Two Weeks of Life

I was up far too late last night finishing this

Eleanor Clift, the author, is a reporter whose husband was
dying at home under hospice care during the same two weeks that
Teri Schiavo’s feeding tube had been disconnected.

I had ordered the book when I read the review
in the New York Times,
because one of the things I wanted to use this daily blog to
write about was my experiences last year with the death of my
friend Bonnie.

I had expected to be more interested in the account of the
husband’s death than in the interviews with all the participants
in the Teri Schiavo frenzy. I was, but the Schiavo stuff was
better than I expected, especially the stuff about the role of
the Catholic Church.

For instance,
a small number of weeks before he died, Pope John Paul II had read
a pronouncement that getting food and water through a tube was not
an “extraordinary means” of prolonging life, which was interpreted by
some people to mean that Catholics were prohibited from ordering
the removal of feeding tubes. However, in his own end of life
care, a feeding tube was inserted and removed twice.
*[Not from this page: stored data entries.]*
Context: an optimization exercise on an open-source flow, tuned for small area. The choices shown serve that exercise and are no tape-out recipe.
Function was checked by simulation only, so behaviour that the tests miss may differ from the original.
No activity file was given, so power comes from the tool's default toggle rates.

[flow/flow/run.sh]
#!/bin/bash
# Standard ORFS layout (the standard.sh, standard synthesis), with two
# changes to how the layout is made:
#  - port buffers use the smallest buffer cell instead of the default pick
#  - clock tree: larger sink clusters and no dummy loads
set -euo pipefail
export BUFFER_PORTS_ARGS="-buffer_cell sky130_fd_sc_hd__buf_1"
export CTS_ARGS="-sink_clustering_enable -repair_clock_nets -dont_use_dummy_load -buf_list sky130_fd_sc_hd__clkbuf_16 -sink_clustering_size 20 -sink_clustering_max_diameter 100"
bash standard.sh BUFFER_PORTS_ARGS="$BUFFER_PORTS_ARGS" CTS_ARGS="$CTS_ARGS" finish > make_finish.log 2>&1
[flow/standard.sh]
#!/bin/bash
# synth_recipe.tcl (not shown) runs the flow's synth.tcl, then flattens the netlist and writes it again
# the make line also repeats each setting of config.mk as NAME=value (left out here)
make -C /OpenROAD-flow-scripts/flow DESIGN_CONFIG=/design/flow/config.mk WORK_HOME=/design/flow/orfs CLKGATE_MAP_FILE= SYNTH_SCRIPT=/design/flow/synth_recipe.tcl "${@:-finish}"
[flow/config.mk]
export PLATFORM = sky130hd
export DESIGN_NAME = core_debug_unit
export DESIGN_NICKNAME = core_debug_unit
export VERILOG_FILES = /design/flow/design.v
export SDC_FILE = /design/flow/constraint.sdc
export NUM_CORES = 4
export LEC_CHECK = 0
export CAP_MARGIN = 5
export CORE_MARGIN = 2
export CORE_UTILIZATION = 30
export PLACE_DENSITY = 0.45
export SETUP_SLACK_MARGIN = 0.5
export SLEW_MARGIN = 5
export SYNTH_HIERARCHICAL = 1
export SYNTH_MINIMUM_KEEP_SIZE = 0
[flow/constraint.sdc]
create_clock -name core_clock -period 8.0 [get_ports {clk}]
set_input_delay 1.6000 -clock core_clock [delete_from_list [all_inputs] [get_ports {clk}]]
set_output_delay 1.6000 -clock core_clock [all_outputs]
set_load 0.01 [all_outputs]
[flow/design.v]
`timescale 1ns/10ps
module gpr_file #(
    parameter int NUM_REGS = 32
)(
    input  logic        clk,
    input  logic        reset_n,
    input  logic        we_i,
    input  logic [4:0]  waddr_i,
    input  logic [31:0] wdata_i,
    input  logic [4:0]  core_raddr_i,
    output logic [31:0] core_rdata_o,
    input  logic        dbg_ren_i,
    input  logic [4:0]  dbg_raddr_i,
    input  logic        dpc_sel_i,
    input  logic [31:0] dpc_i,
    input  logic [7:0]  csr_const_i,
    output logic [31:0] dbg_rdata_o
);
    logic [32*(NUM_REGS-1)-1:0] words;
    logic [NUM_REGS-1:1]        wsel;
    logic [NUM_REGS-1:1]        wsel_n;
    logic [NUM_REGS-1:1]        csel;
    logic [NUM_REGS-1:1]        dsel;
    logic [3:0] w_lo, c_lo, d_lo;
    logic [7:0] w_hi, c_hi, d_hi;
    gpr_predec u_wdec (.en_i (we_i),      .addr_i (waddr_i),      .lo_o (w_lo), .hi_o (w_hi));
    gpr_predec u_cdec (.en_i (1'b1),      .addr_i (core_raddr_i), .lo_o (c_lo), .hi_o (c_hi));
    gpr_predec u_ddec (.en_i (dbg_ren_i), .addr_i (dbg_raddr_i),  .lo_o (d_lo), .hi_o (d_hi));
    for (genvar i = 1; i < NUM_REGS; i++) begin : g_sel
        gpr_regsel u_sel (
            .clk      (clk),
            .reset_n  (reset_n),
            .w_lo_i   (w_lo[i % 4]),
            .w_hi_i   (w_hi[i / 4]),
            .c_lo_i   (c_lo[i % 4]),
            .c_hi_i   (c_hi[i / 4]),
            .d_lo_i   (d_lo[i % 4]),
            .d_hi_i   (d_hi[i / 4]),
            .wsel_o   (wsel[i]),
            .wsel_n_o (wsel_n[i]),
            .csel_o   (csel[i]),
            .dsel_o   (dsel[i])
        );
    end
    for (genvar i = 1; i < NUM_REGS; i++) begin : g_word
        gpr_word u_word (
            .clk    (clk),
            .we_i   (wsel[i]),
            .we_n_i (wsel_n[i]),
            .d_i    (wdata_i),
            .q_o    (words[32*(i-1) +: 32])
        );
    end
    gpr_read #(
        .N (NUM_REGS-1)
    ) u_core_read (
        .sel_i  (csel),
        .words_i(words),
        .data_o (core_rdata_o)
    );
    localparam logic [31:0] CSR_BITS = 32'h4000_19c3;
    function automatic int csr_index(input int b);
        csr_index = 0;
        for (int k = 0; k < b; k++) begin
            if (CSR_BITS[k]) csr_index = csr_index + 1;
        end
    endfunction
    for (genvar b = 0; b < 32; b++) begin : g_dbg_bit
        logic [NUM_REGS-2:0] col;
        for (genvar i = 0; i < NUM_REGS-1; i++) begin : g_col
            assign col[i] = words[32*i + b];
        end
        if (CSR_BITS[b]) begin : g_or
            gpr_read_bit_x_or u_bit (
                .sel_i  (dsel),
                .d_i    (col),
                .xsel_i (dpc_sel_i),
                .xd_i   (dpc_i[b]),
                .or_i   (csr_const_i[csr_index(b)]),
                .y_o    (dbg_rdata_o[b])
            );
        end else begin : g_plain
            gpr_read_bit_x u_bit (
                .sel_i  (dsel),
                .d_i    (col),
                .xsel_i (dpc_sel_i),
                .xd_i   (dpc_i[b]),
                .y_o    (dbg_rdata_o[b])
            );
        end
    end
endmodule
One of the links between the two stories is that Clift feels the
hospice movement didn’t do a good job of getting the message out
about what its aims were, when hospice caregivers were being attacked as
murderers by the Right to Life people.

My own experience with the hospice facility where Bonnie spent
her last month was very different from the one described in this
book, probably mostly because I wasn’t being a caregiver, so I
wasn’t getting all the training and support I would have needed
to do that. My difficulties communicating with Bonnie’s
caregivers are another post, but I was certainly glad to have
the internet to look up vocabulary like “active phase of dying”,
because I wasn’t getting good explanations of it from the

One of the points of this book is one I have been trying to make
since last year: that we spend too little time thinking
and talking about dying, which makes it much more difficult for
us to get through it when we finally have to.

Anyway, if you’re interested in any of these issues, this is a
well-written book. It could have used a bit tighter editing:
there are places where the same anecdote is repeated in
different chapters, But on the whole, it’s really well-written
and if you want to think about how to communicate with the
medical profession and how to make decisions about how to die
and what the religious contribution to the politics of all these
decisions is, you should read this book.